As mentioned, to assess the competition between splicing and degradation, the ACT1-CUP1 reporter construct was used. This construct contains an intron that is typically spliced out unless there is a splicing mutation (present in plasmids pJU97 and pJU98). Primer extension analysis will reveal three types of products of differing lengths. There will be a long product corresponding to the pre-mRNA that has an intron along with the exons. An intermediate product would be the mature mRNA with the intron splice out. The third and shortest product, found in the mutant constructs, is the intron-branch point (IBP). A lariat structure forms in the mutant as the intron gets spliced out, but will stall in plasmids with a splice site mutation. The primer extension product extends from the first exon and halts at the lariat resulting in a shortened product.
To assess the contributions to pre-mRNA degradation, the authors blocked exonuclease activity. The BEL1 gene produces a snoRNA after the BEL1 intron is spliced out. If the BEL1 with the snoRNA was subjected to exoribonucleic activity from either the 3' or 5' end we would see degradation intermediates as seen in figure 1. The intronic snoRNA would stall pre-mRNA degradation resulting in accumulation of intermediates whose degradation had not been blocked.

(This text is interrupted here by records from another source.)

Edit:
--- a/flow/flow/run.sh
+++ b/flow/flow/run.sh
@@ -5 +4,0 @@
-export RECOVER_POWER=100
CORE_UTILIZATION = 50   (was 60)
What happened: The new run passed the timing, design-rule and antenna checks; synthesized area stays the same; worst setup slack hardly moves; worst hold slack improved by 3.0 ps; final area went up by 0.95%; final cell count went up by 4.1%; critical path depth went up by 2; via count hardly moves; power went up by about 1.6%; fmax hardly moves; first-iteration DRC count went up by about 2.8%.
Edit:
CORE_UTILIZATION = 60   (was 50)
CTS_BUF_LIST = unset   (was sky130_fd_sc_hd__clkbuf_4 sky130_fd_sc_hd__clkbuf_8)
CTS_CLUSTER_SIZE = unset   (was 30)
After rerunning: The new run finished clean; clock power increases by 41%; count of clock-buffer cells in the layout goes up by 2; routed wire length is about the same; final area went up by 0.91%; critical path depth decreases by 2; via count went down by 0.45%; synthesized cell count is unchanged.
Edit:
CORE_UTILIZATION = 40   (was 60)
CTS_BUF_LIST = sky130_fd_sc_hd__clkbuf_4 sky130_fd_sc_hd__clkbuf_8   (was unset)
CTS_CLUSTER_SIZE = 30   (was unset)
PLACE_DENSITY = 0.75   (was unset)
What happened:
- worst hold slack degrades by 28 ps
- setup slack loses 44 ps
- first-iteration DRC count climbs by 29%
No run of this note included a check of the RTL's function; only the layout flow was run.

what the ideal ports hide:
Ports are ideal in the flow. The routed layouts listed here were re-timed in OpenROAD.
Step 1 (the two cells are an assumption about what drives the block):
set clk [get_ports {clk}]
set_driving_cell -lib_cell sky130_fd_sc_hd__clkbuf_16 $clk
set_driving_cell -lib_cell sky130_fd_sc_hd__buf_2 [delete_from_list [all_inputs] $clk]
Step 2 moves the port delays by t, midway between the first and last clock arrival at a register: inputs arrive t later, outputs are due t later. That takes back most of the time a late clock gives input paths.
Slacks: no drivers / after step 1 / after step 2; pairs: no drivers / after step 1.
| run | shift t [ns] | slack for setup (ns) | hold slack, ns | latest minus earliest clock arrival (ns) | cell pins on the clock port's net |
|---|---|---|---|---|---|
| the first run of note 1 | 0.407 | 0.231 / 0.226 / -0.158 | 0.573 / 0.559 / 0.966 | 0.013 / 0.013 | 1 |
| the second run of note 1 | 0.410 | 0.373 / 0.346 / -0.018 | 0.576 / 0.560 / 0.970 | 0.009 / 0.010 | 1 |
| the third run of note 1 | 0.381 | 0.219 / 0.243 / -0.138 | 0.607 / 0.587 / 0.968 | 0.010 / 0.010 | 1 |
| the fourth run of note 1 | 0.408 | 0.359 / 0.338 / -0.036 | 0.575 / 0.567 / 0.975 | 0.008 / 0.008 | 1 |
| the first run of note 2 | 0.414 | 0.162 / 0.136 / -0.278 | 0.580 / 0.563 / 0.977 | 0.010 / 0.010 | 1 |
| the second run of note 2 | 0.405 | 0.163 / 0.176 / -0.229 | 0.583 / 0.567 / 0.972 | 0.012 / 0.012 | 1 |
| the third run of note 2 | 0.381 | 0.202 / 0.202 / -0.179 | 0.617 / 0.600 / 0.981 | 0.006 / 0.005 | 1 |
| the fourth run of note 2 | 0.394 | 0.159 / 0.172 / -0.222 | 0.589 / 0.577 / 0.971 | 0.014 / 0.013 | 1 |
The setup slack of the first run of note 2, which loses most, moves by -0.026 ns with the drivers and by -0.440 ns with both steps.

Finally, to assess the regulation of the nuclear exosome, the authors grew up yeast strains on different media and then probed the RNA as before. The results of this experiment and all the other experiments will be discussed further in the following section.

Results and Discussion
The first experiment in this paper looked at whether pre-mRNA is occurring in the yeast cell and if it involves a component of the exosome. The total RNA in the yeast cell was electrophoresed and transferred to Hybond. The mutant strain (GAL::rrp41) has the Rrp41p component not expressed when grown in the RS medium. When probed for various RNAs we see a 5 to 8 fold accumulation of pre-mRNA's in the mutant compared to the wild-type yeast (fig 2). There is also an increase in mature mRNA levels between the wild type and mutant stains as well. This suggests that since there are increased pre-mRNA levels, then more transcripts must be getting into the cytoplasm and subsequently transcribed. As well, there are differences in RNA levels between RNA transcripts suggesting that the exosome may degrade certain transcripts more efficiently than others may.
Fig 2 - Densitometric analysis by Bousquet-Antonelli et al. (2000) of pre-mRNA and mature mRNA levels in wild type and mutant yeast strains. The levels of mRNA were standardised to PGK1 mRNA, a gene that is not spliced.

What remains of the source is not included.